• Brief: Your answer must consist solely of the lines from the start of the entries below through the line with "output logic [CLS_W-1:0]", unchanged.

(Items listed in a dataset)
▼
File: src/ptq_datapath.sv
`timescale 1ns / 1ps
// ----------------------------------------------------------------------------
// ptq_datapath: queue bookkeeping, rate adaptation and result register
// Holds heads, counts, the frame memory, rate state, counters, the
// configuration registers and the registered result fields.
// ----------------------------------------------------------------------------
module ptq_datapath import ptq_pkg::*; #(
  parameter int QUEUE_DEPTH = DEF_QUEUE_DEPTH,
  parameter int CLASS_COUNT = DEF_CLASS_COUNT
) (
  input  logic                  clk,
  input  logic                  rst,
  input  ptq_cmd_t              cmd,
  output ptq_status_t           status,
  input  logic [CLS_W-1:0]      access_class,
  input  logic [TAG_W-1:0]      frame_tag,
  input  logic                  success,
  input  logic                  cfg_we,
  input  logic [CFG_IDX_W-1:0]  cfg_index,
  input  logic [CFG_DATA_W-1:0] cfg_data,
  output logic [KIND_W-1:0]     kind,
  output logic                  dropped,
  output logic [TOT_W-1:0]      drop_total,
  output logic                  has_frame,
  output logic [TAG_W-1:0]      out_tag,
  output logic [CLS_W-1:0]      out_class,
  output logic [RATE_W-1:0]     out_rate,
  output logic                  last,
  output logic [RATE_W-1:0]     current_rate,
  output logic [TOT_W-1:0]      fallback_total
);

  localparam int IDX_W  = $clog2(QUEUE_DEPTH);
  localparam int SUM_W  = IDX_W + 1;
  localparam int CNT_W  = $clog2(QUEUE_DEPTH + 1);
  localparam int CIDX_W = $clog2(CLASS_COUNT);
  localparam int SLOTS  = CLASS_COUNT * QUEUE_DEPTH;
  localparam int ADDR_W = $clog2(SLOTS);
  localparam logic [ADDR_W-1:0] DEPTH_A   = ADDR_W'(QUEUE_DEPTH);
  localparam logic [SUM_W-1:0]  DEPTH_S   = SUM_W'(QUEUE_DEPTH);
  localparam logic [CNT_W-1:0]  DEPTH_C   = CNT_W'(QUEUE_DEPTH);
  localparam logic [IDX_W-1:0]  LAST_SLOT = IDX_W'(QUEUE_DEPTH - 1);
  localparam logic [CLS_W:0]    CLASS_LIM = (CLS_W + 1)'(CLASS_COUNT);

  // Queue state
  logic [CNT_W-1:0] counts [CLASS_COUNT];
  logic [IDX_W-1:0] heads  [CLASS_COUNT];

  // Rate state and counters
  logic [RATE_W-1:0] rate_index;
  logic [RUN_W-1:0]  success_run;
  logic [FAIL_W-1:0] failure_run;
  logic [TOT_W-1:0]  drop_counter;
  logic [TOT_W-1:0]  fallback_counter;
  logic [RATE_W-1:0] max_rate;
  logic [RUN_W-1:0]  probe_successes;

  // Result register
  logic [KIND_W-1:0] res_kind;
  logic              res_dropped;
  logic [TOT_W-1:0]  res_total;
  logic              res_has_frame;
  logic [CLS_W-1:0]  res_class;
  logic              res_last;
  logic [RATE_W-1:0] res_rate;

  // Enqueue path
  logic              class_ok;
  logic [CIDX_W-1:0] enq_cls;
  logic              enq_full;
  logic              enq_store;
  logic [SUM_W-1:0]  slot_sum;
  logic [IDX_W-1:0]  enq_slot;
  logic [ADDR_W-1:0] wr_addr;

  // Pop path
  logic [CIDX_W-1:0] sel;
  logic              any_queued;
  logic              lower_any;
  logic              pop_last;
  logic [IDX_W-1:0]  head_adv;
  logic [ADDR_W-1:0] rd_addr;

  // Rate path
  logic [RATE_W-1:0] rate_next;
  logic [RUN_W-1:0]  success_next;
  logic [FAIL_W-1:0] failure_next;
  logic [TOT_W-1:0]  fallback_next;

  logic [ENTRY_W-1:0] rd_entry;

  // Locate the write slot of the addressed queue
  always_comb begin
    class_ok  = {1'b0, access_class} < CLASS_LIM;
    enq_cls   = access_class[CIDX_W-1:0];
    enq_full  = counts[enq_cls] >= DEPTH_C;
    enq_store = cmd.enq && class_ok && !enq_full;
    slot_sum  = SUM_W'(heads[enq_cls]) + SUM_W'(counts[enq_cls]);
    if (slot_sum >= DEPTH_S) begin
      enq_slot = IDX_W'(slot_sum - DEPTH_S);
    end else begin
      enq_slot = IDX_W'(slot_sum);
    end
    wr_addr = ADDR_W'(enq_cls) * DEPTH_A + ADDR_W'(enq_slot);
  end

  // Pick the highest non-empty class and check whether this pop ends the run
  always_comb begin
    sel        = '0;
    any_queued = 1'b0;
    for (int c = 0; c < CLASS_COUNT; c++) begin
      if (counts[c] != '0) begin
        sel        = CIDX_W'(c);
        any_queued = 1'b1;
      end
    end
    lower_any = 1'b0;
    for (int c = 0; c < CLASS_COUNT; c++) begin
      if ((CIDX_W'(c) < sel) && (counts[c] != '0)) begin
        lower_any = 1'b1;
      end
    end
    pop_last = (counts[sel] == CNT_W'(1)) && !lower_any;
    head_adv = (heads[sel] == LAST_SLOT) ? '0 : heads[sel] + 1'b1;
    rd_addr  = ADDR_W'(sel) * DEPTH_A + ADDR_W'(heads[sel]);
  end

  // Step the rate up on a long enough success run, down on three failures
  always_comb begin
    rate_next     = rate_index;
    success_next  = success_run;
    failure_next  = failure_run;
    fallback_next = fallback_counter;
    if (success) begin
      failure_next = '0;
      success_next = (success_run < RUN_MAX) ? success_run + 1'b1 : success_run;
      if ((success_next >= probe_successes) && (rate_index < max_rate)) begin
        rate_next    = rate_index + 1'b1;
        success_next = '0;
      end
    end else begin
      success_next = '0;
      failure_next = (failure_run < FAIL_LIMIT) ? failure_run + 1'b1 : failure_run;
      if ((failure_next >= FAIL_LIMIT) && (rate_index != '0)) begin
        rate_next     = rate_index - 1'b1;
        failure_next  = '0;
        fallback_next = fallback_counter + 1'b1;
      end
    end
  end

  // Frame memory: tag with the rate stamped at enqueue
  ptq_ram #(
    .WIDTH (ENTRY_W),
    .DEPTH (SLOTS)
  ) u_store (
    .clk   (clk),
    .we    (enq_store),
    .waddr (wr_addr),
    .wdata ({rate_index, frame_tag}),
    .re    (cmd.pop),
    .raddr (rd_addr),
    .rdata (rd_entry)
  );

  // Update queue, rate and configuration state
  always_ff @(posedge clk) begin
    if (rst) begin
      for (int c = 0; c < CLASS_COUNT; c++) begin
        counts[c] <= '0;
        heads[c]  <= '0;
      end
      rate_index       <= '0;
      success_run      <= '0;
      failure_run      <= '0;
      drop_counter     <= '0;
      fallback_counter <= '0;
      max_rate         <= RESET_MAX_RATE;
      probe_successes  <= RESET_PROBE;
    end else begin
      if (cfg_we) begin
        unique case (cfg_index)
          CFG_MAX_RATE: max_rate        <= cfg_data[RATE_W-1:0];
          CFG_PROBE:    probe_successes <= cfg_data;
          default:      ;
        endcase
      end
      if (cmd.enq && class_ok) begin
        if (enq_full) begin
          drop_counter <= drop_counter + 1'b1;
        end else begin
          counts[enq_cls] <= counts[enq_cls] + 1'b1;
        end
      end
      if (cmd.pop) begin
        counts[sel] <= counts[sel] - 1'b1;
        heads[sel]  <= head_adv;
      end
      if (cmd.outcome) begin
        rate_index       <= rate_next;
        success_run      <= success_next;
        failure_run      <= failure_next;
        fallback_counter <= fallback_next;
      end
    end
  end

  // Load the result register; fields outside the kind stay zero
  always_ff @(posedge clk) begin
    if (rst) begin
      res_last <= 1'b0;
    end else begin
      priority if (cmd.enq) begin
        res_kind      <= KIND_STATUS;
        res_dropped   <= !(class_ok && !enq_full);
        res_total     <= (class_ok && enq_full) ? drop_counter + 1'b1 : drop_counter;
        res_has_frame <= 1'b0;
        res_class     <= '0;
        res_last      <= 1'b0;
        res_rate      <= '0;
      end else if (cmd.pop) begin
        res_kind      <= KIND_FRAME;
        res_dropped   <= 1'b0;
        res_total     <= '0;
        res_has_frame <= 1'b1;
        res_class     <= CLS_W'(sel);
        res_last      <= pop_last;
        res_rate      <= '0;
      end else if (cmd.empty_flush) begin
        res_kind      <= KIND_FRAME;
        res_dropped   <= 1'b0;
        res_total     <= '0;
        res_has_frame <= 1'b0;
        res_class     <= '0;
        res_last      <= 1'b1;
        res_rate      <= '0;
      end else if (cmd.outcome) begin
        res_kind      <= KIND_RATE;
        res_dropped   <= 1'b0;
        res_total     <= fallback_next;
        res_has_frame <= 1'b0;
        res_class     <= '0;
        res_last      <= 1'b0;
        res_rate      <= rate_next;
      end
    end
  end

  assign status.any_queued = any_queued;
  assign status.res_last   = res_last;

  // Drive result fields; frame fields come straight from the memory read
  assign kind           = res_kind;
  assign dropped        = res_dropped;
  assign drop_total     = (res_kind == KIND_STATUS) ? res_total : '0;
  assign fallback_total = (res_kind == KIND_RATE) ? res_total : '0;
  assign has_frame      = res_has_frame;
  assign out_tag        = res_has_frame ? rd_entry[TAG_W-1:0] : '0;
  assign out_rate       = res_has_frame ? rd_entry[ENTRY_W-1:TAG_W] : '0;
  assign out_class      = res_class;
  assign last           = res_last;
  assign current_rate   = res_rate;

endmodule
▲
• Response area:
File: src/ptq_datapath.sv
`timescale 1ns / 1ps
// ----------------------------------------------------------------------------
// ptq_datapath: queue bookkeeping, rate adaptation and result register
// Holds heads, counts, the frame memory, rate state, counters, the
// configuration registers and the registered result fields.
// ----------------------------------------------------------------------------
module ptq_datapath import ptq_pkg::*; #(
  parameter int QUEUE_DEPTH = DEF_QUEUE_DEPTH,
  parameter int CLASS_COUNT = DEF_CLASS_COUNT
) (
  input  logic                  clk,
  input  logic                  rst,
  input  ptq_cmd_t              cmd,
  output ptq_status_t           status,
  input  logic [CLS_W-1:0]      access_class,
  input  logic [TAG_W-1:0]      frame_tag,
  input  logic                  success,
  input  logic                  cfg_we,
  input  logic [CFG_IDX_W-1:0]  cfg_index,
  input  logic [CFG_DATA_W-1:0] cfg_data,
  output logic [KIND_W-1:0]     kind,
  output logic                  dropped,
  output logic [TOT_W-1:0]      drop_total,
  output logic                  has_frame,
  output logic [TAG_W-1:0]      out_tag,
  output logic [CLS_W-1:0]      out_class,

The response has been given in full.